Every year since the program's inception, the retailer has purchased more local produce and increased sales, Gergela said. This year is no different. King Kullen has agreed to buy more fruits and vegetables from local growers, and has set a sales goal of $3 million, he said.
The retailer's participation in the "Grown on Long Island" program has been a windfall for the area's farmers, who increasingly rely on the supermarkets to buy and market their produce, he added.
"The whole idea is to promote regional pride, and get consumers to identify our products as Long Island and quality," Gergela told SN. "We have very excellent-quality fruits and vegetables."
In stores, local produce is grouped together, with the Farm Bureau's copyrighted "Grown on Long Island" logo pictured on signs or on individual product stickers provided by the growers. On its Web site, King Kullen touts the program. "We carry a wide selection of Long Island-grown produce," the retailer said. "Come in and experience the best Long Island has to offer." Company officials declined SN's request for an interview.

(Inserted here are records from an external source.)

==> src/hdl/ip_port_rule_table_match_assert.svh <==
// Assertion macros for the rule table block.
`ifndef IP_PORT_RULE_TABLE_MATCH_ASSERT_SVH
`define IP_PORT_RULE_TABLE_MATCH_ASSERT_SVH
`ifndef SYNTHESIS
`define ASSERT_IMPLIES(label, clk, rst, pre, post) \
   label: assert property (@(posedge clk) disable iff (rst) (pre) |-> (post)) \
      else $error("assertion failed");
`define ASSERT_NEXT(label, clk, rst, pre, post) \
   label: assert property (@(posedge clk) disable iff (rst) (pre) |=> (post)) \
      else $error("assertion failed");
`else
`define ASSERT_IMPLIES(label, clk, rst, pre, post)
`define ASSERT_NEXT(label, clk, rst, pre, post)
`endif
`endif

==> src/hdl/iprt_pkg.sv <==
`default_nettype none
package iprt_pkg;
   typedef enum logic [1:0] {
      MODE_ADD = 2'd0, MODE_DEL = 2'd1, MODE_CLEAR = 2'd2, MODE_CLASSIFY = 2'd3
   } mode_type;
   localparam logic [1:0] KIND_V4 = 2'd0;
   localparam logic [1:0] KIND_V6 = 2'd1;
   localparam logic [1:0] KIND_PORT = 2'd2;
   localparam logic [1:0] KIND_NONE = 2'd3;
   localparam logic [1:0] ST_OK = 2'd0;
   localparam logic [1:0] ST_DUP = 2'd1;
   localparam logic [1:0] ST_FULL = 2'd2;
   localparam logic [1:0] ST_NOTFOUND = 2'd3;
   localparam logic [2:0] VER_4 = 3'd4;
   localparam logic [2:0] VER_6 = 3'd6;
   typedef enum logic [1:0] {
      S_IDLE, S_SCAN, S_DONE
   } state_type;
   // One stored rule.
   typedef struct packed {
      logic [1:0]  kind;
      logic [63:0] addr_hi;
      logic [63:0] addr_lo;
      logic [31:0] mask;
      logic [15:0] port;
      logic        direction;
   } entry_type;
endpackage
`default_nettype wire

==> src/hdl/ip_port_rule_table_match.sv <==
// Rule table match. Each request transfer scans the table one entry per cycle through a
// synchronous memory: each entry is read, then compared with the request, then the scan
// ends and the result is loaded into the response register. One item is processed at a
// time (one read port sets it), so a new request is taken only after the last result is
// loaded; a waiting result holds only the final step. Synchronous active-high reset
// empties the table through the valid bits at once; rule contents are not cleared.
`default_nettype none
module ip_port_rule_table_match #(
   parameter int TABLE_DEPTH = 16
) (
   input  wire          clock,
   input  wire          reset,
   input  wire          req_tvalid,
   output logic         req_tready,
   // mode, rule_kind
   input  wire  [3:0]   req_tuser,
   // pkt_ver, addr_a_hi, addr_a_lo, addr_b_hi, addr_b_lo,
   // net_mask, direction, port_a, port_b, zero fill
   input  wire  [327:0] req_tdata,
   output logic         rsp_tvalid,
   input  wire          rsp_tready,
   // status, hit, rule_count
   output logic [7:0]   rsp_tdata
);
   localparam int AW = (TABLE_DEPTH > 1) ? $clog2(TABLE_DEPTH) : 1;
   localparam int CW = $clog2(TABLE_DEPTH + 1);

   iprt_pkg::state_type state_ff, state_in;
   logic [327:0] req_ff;
   logic [AW:0]  idx_ff, idx_in;
   logic         rd_pend_ff;
   logic [AW-1:0] rd_idx_ff;
   logic [TABLE_DEPTH-1:0] valid_ff;
   logic [CW-1:0] count_ff;
   logic         found_ff, found_in;
   logic [AW-1:0] found_idx_ff;
   logic         free_ok_ff;
   logic [AW-1:0] free_idx_ff;
   logic         rsp_valid_ff;
   logic [7:0]   rsp_ff;
   logic         done_go;

   // Request fields.
   logic [1:0]  f_mode, f_kind;
   logic [2:0]  f_ver;
   logic [63:0] f_ahi, f_alo, f_bhi, f_blo;
   logic [31:0] f_mask;
   logic        f_dir;
   logic [15:0] f_pa, f_pb;
   assign f_mode = req_ff[1:0];
   assign f_kind = req_ff[3:2];
   assign f_ver  = req_ff[6:4];
   assign f_ahi  = req_ff[70:7];
   assign f_alo  = req_ff[134:71];
   assign f_bhi  = req_ff[198:135];
   assign f_blo  = req_ff[262:199];
   assign f_mask = req_ff[294:263];
   assign f_dir  = req_ff[295];
   assign f_pa   = req_ff[311:296];
   assign f_pb   = req_ff[327:312];

   // Key of the request with unused fields at zero.
   iprt_pkg::entry_type key;
   always_comb begin
      key = '0;
      key.kind = f_kind;
      key.direction = f_dir;
      if (f_kind == iprt_pkg::KIND_V4) begin
         key.addr_lo = {32'd0, f_alo[31:0]};
         key.mask = f_mask;
      end else if (f_kind == iprt_pkg::KIND_V6) begin
         key.addr_hi = f_ahi;
         key.addr_lo = f_alo;
      end else begin
         key.port = f_pa;
      end
   end

   logic        wr_en;
   logic [AW-1:0] wr_addr;
   iprt_pkg::entry_type rd_data;

   iprt_mem #(.DEPTH(TABLE_DEPTH), .AW(AW)) u_mem (
      .clock(clock), .wr_en(wr_en), .wr_addr(wr_addr), .wr_data(key),
      .rd_addr(idx_ff[AW-1:0]), .rd_data(rd_data)
   );

   // Compare of the entry read last cycle.
   logic e_valid, e_match;
   always_comb begin
      e_valid = valid_ff[rd_idx_ff];
      e_match = 1'b0;
      if (f_mode == iprt_pkg::MODE_CLASSIFY) begin
         unique case (rd_data.kind)
            iprt_pkg::KIND_V4:
               e_match = (f_ver == iprt_pkg::VER_4) &&
                  (rd_data.addr_lo == {32'd0, f_alo[31:0]} ||
                   rd_data.addr_lo == {32'd0, f_blo[31:0]});
            iprt_pkg::KIND_V6:
               e_match = (f_ver == iprt_pkg::VER_6) &&
                  ((rd_data.addr_hi == f_ahi && rd_data.addr_lo == f_alo) ||
                   (rd_data.addr_hi == f_bhi && rd_data.addr_lo == f_blo));
            iprt_pkg::KIND_PORT:
               e_match = rd_data.port == f_pa || rd_data.port == f_pb;
            default: e_match = 1'b0;
         endcase
      end else begin
         e_match = (rd_data == key);
      end
      e_match = e_match && e_valid && rd_pend_ff;
   end

   logic scan_end;
   assign scan_end = (idx_ff == (AW+1)'(TABLE_DEPTH)) && !rd_pend_ff;

   // The final step waits while an earlier result is still held.
   assign done_go = (state_ff == iprt_pkg::S_DONE) && (!rsp_valid_ff || rsp_tready);

   // Next state.
   always_comb begin
      state_in = state_ff;
      idx_in = idx_ff;
      found_in = found_ff || e_match;
      req_tready = 1'b0;
      wr_en = 1'b0;
      wr_addr = found_idx_ff;
      unique case (state_ff)
         iprt_pkg::S_IDLE: begin
            req_tready = 1'b1;
            found_in = 1'b0;
            idx_in = '0;
            if (req_tvalid && req_tready) state_in = iprt_pkg::S_SCAN;
         end
         iprt_pkg::S_SCAN: begin
            if (idx_ff != (AW+1)'(TABLE_DEPTH)) idx_in = idx_ff + 1'b1;
            if (scan_end) state_in = iprt_pkg::S_DONE;
         end
         iprt_pkg::S_DONE: begin
            wr_addr = free_idx_ff;
            if (done_go) begin
               state_in = iprt_pkg::S_IDLE;
               wr_en = (f_mode == iprt_pkg::MODE_ADD) && (f_kind != iprt_pkg::KIND_NONE) &&
                       !found_ff && free_ok_ff;
            end
         end
         default: state_in = iprt_pkg::S_IDLE;
      endcase
   end

   // Control and payload registers.
   always_ff @(posedge clock) begin
      if (reset) begin
         state_ff <= iprt_pkg::S_IDLE;
         idx_ff <= '0;
         valid_ff <= '0;
         count_ff <= '0;
         rsp_valid_ff <= 1'b0;
         rd_pend_ff <= 1'b0;
      end else begin
         state_ff <= state_in;
         idx_ff <= idx_in;
         rd_pend_ff <= (state_ff == iprt_pkg::S_SCAN) &&
                       (idx_ff != (AW+1)'(TABLE_DEPTH));
         if (rsp_valid_ff && rsp_tready) rsp_valid_ff <= 1'b0;
         if (done_go) begin
            rsp_valid_ff <= 1'b1;
            if (wr_en) begin
               valid_ff[free_idx_ff] <= 1'b1;
               count_ff <= count_ff + 1'b1;
            end else if (f_mode == iprt_pkg::MODE_DEL && f_kind != iprt_pkg::KIND_NONE &&
                         found_ff) begin
               valid_ff[found_idx_ff] <= 1'b0;
               count_ff <= count_ff - 1'b1;
            end else if (f_mode == iprt_pkg::MODE_CLEAR) begin
               valid_ff <= '0;
               count_ff <= '0;
            end
         end
      end
   end

   // Result value computed from the pre-update count.
   logic [1:0] st;
   logic [CW-1:0] cnt_next;
   always_comb begin
      st = iprt_pkg::ST_OK;
      cnt_next = count_ff;
      unique case (f_mode)
         iprt_pkg::MODE_ADD: begin
            if (f_kind == iprt_pkg::KIND_NONE) st = iprt_pkg::ST_NOTFOUND;
            else if (found_ff) st = iprt_pkg::ST_DUP;
            else if (!free_ok_ff) st = iprt_pkg::ST_FULL;
            else cnt_next = count_ff + 1'b1;
         end
         iprt_pkg::MODE_DEL: begin
            if (f_kind == iprt_pkg::KIND_NONE || !found_ff) st = iprt_pkg::ST_NOTFOUND;
            else cnt_next = count_ff - 1'b1;
         end
         iprt_pkg::MODE_CLEAR: cnt_next = '0;
         default: st = iprt_pkg::ST_OK;
      endcase
   end

   always_ff @(posedge clock) begin
      if (state_ff == iprt_pkg::S_IDLE && req_tvalid && req_tready) begin
         req_ff <= {req_tdata[323:0], req_tuser};
         free_ok_ff <= 1'b0;
         free_idx_ff <= '0;
      end
      rd_idx_ff <= idx_ff[AW-1:0];
      found_ff <= found_in;
      if (e_match && !found_ff) found_idx_ff <= rd_idx_ff;
      if (rd_pend_ff && !e_valid && !free_ok_ff) begin
         free_ok_ff <= 1'b1;
         free_idx_ff <= rd_idx_ff;
      end
      if (done_go) begin
         rsp_ff <= {5'(cnt_next), (f_mode == iprt_pkg::MODE_CLASSIFY) && found_ff, st};
      end
   end

   assign rsp_tvalid = rsp_valid_ff;
   assign rsp_tdata = rsp_ff;

`include "ip_port_rule_table_match_assert.svh"
   `ASSERT_IMPLIES(a_no_accept_busy, clock, reset, state_ff != iprt_pkg::S_IDLE, !req_tready)
   `ASSERT_NEXT(a_done_gives_rsp, clock, reset, state_ff == iprt_pkg::S_DONE, rsp_tvalid)
   `ASSERT_IMPLIES(a_count_bound, clock, reset, 1'b1, count_ff <= CW'(TABLE_DEPTH))
   `ASSERT_IMPLIES(a_count_match, clock, reset, 1'b1, 32'($countones(valid_ff)) == 32'(count_ff))
endmodule
`default_nettype wire

==> src/hdl/iprt_mem.sv <==
`default_nettype none
// Rule storage: one write port, one read port with registered read data.
module iprt_mem #(
   parameter int DEPTH = 16,
   parameter int AW = 4
) (
   input  wire                  clock,
   input  wire                  wr_en,
   input  wire [AW-1:0]         wr_addr,
   input  iprt_pkg::entry_type  wr_data,
   input  wire [AW-1:0]         rd_addr,
   output iprt_pkg::entry_type  rd_data
);
   iprt_pkg::entry_type mem_array [DEPTH];
   iprt_pkg::entry_type rd_data_ff;

   // Write and registered read.
   always_ff @(posedge clock) begin
      if (wr_en) begin
         mem_array[wr_addr] <= wr_data;
      end
      rd_data_ff <= mem_array[rd_addr];
   end
   assign rd_data = rd_data_ff;
endmodule
`default_nettype wire

==> config.mk <==
export PLATFORM = sky130hd
export DESIGN_NAME = ip_port_rule_table_match
export DESIGN_NICKNAME = d
export VERILOG_FILES = /design/src/hdl/iprt_pkg.sv /design/src/hdl/ip_port_rule_table_match.sv /design/src/hdl/iprt_mem.sv
export VERILOG_INCLUDE_DIRS = /design/src /design/src/hdl
export SDC_FILE = /design/constraint.sdc
export NUM_CORES = 2
export LEC_CHECK = 0
export ABC_AREA = 1
export ABC_CLOCK_PERIOD_IN_PS = 38200
export BUFFER_PORTS_ARGS = -buffer_cell sky130_fd_sc_hd__buf_2
export CAP_MARGIN = 20
export CELL_PAD_IN_SITES_DETAIL_PLACEMENT = 0
export CELL_PAD_IN_SITES_GLOBAL_PLACEMENT = 1
export CORE_MARGIN = 1
export CORE_UTILIZATION = 55
export CTS_CLUSTER_SIZE = 16
export DETAILED_ROUTE_END_ITERATION = 7
export PLACE_DENSITY = 0.89
export SLEW_MARGIN = 0
export SYNTH_ARGS = -nofsm -noshare
export SYNTH_HDL_FRONTEND = slang
export SYNTH_SLANG_ARGS = --single-unit
export TNS_END_PERCENT = 1
==> constraint.sdc <==
create_clock -name clock -period 38.2 [get_ports clock]
set_input_delay 7.64 -clock clock [delete_from_list [all_inputs] [get_ports clock]]
set_output_delay 7.64 -clock clock [all_outputs]
set_load 0.03 [all_outputs]
; ---- Yosys cells after proc, flatten, opt, wreduce, memory -nomap -nowiden
; Memory sizes are Yosys's and may differ from the RTL's. A register that Yosys moved wholly into a read port is not among the register bits.
; Cells that the tools add are included.
[word_totals]
mem_count = 1
latchBits = 0
wordCells = 143
inputBits = 336
reg_bits = 380
ramBits = 2864
output_inout_bits = 10
romBits = 0
[op_classes]
reduce_logical = 45
addsub = 3
div = 0
n_mul = 0
n_mux = 46
shift = 0
magnitude_cmp = 5
eq_ne = 27
bitwise = 3
[memory_table]
columns = memory, words, width, rd, rd_ports_with_merged_regs, write_ports, line
row1 = u_mem.mem_array, 16, 179, 1, 1, 1, iprt_mem.sv:14  ; iprt_pkg::entry_type mem_array [DEPTH];
[op_table]
columns = op, n
row1 = 64-bit equality test, 4
row2 = 179-bit equality test, 1
row3 = 64-bit by 32-bit equality test with 1-bit output, 2
row4 = 128-bit 2-to-1 mux, 1
row5 = 64-bit 2-to-1 mux, 2
row6 = 16-bit 2-to-1 mux, 5
row7 = 5-bit 2-to-1 mux, 8
row8 = 16-bit equality test, 2
row9 = 32-bit 2-to-1 mux, 1
row10 = 1-bit logical AND, 23
row11 = 16-bit bitwise AND, 1
row12 = 16-bit NOT, 1
row13 = 16-bit OR, 1
row14 = 4-bit by 5-bit < comparator with 1-bit output (second input constant), 3
row15 = 5-bit case mux with 3 select lines, 1
row16 = 2-bit 2-to-1 mux, 7
row17 = 4-bit 2-to-1 mux, 3
row18 = 1-bit 2-to-1 mux, 11
row19 = 5-bit by 1-bit adder with 5-bit output (second input constant), 2
row20 = 2-bit equality test (second input constant), 5
row21 = 2-bit inequality test (second input constant), 5
row22 = 5-bit case mux with 2 select lines, 1
row23 = 1-bit demux with 4-bit select, 2
row24 = 2-bit by 1-bit equality test with 1-bit output (second input constant), 4
row25 = other kinds (16), 33

; ---- Logic depth before layout (Yosys ltp)
[depth]
depth_word = 9
ltp_mapped = 17
ltp_nobuf = 16

; ---- By module
; From an unflattened synthesis, not the netlist that was laid out.
[hier_totals]
hier_cells = 13697
hier_area_um2 = 144661.2
[by_module_without_submodules]
columns = module, area_per_inst_um2, n_inst, cells_each
row1 = iprt_mem, 122635.1, 1, 10878
row2 = ip_port_rule_table_match, 22026.1, 1, 2819

; ---- Least setup slack after synthesis
; OpenSTA, ideal clock, no wires.
[synth_path]
kind = in2reg
start = input req_tvalid
end = register free_idx_ff[0], enable pin
cell_stages = 4
path_slack_ps = 15427
arrival_ps = 22408
required_ps = 37835
setup_ps = 365
path_cell_list = inv_1 -> nor2_1 -> inv_1 -> nand2_1
[synth_between]
elab_chain_len = 3
[synth_lines]
columns = item, line
row1 = "start, declared", ip_port_rule_table_match.sv:13  ; input wire req_tvalid,
row2 = 1-bit logical AND (2 in series), ip_port_rule_table_match.sv:205  ; if (state_ff == iprt_pkg::S_IDLE && req_tvalid && req_tready) begin
row3 = 2-bit nonzero test (no source line), -
row4 = "end signal, assigned", ip_port_rule_table_match.sv:215  ; free_idx_ff <= rd_idx_ff;
row5 = "end, declared", ip_port_rule_table_match.sv:38  ; logic [AW-1:0] free_idx_ff;
; Every way passes these cells.
; A chain may end at the register's enable or synchronous reset.

; ---- Worst setup path after layout
[layout_path]
start = input rsp_tready
end = memory u_mem.mem_array[3][25] (netlist name), enable pin
[layout_between]
elab_chain_len = 6
[layout_lines]
columns = item, line
row1 = "start, declared", ip_port_rule_table_match.sv:21  ; input wire rsp_tready,
row2 = 1-bit logical OR, ip_port_rule_table_match.sv:117  ; assign done_go = (state_ff == iprt_pkg::S_DONE) && (!rsp_valid_ff || rsp_tready);
row3 = 1-bit logical AND, ip_port_rule_table_match.sv:117
row4 = via done_go, ip_port_rule_table_match.sv:41  ; logic done_go;
row5 = 1-bit 2-to-1 mux, ip_port_rule_table_match.sv:140  ; if (done_go) begin
row6 = 1-bit 2-to-1 mux, ip_port_rule_table_match.sv:127  ; unique case (state_ff)
row7 = 1-bit 2-to-1 mux, iprt_mem.sv:19  ; if (wr_en) begin
row8 = 1-bit 2-to-1 mux (implied by the code), iprt_mem.sv:20  ; mem_array[wr_addr] <= wr_data;
row9 = "end, declared", iprt_mem.sv:14
; The timed path passes the listed nets, and every way through them passes these cells.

Farmers here grow just about everything "from A to Z," Gergela said. The region's mild weather makes it possible to grow a variety of fruits and vegetables all the way through Thanksgiving. For years, farmers wanted their local stores to do more to market the produce. About five years ago, Gergela approached officials at King Kullen to seek their support for a formal program promoting the regional products. The company's response was better than Gergela could have hoped for.
"My friend Tom Kullen and his brother Brian were very open to trying to cooperate with us," Gergela said. "I acknowledge Tom Kullen in particular. He thinks it's important for his stores [to sell local produce], and we think it's good for our farmers."
The program's success is gratifying for all parties. "We're delighted," Gergela said. "The growers are delighted. It's been a growing market for them."
Gergela is not alone in his belief that consumers would rather buy local produce if given a choice. In recent years, quite a few states have launched campaigns and enlisted support from retailers to highlight the bounty produced within state boundaries.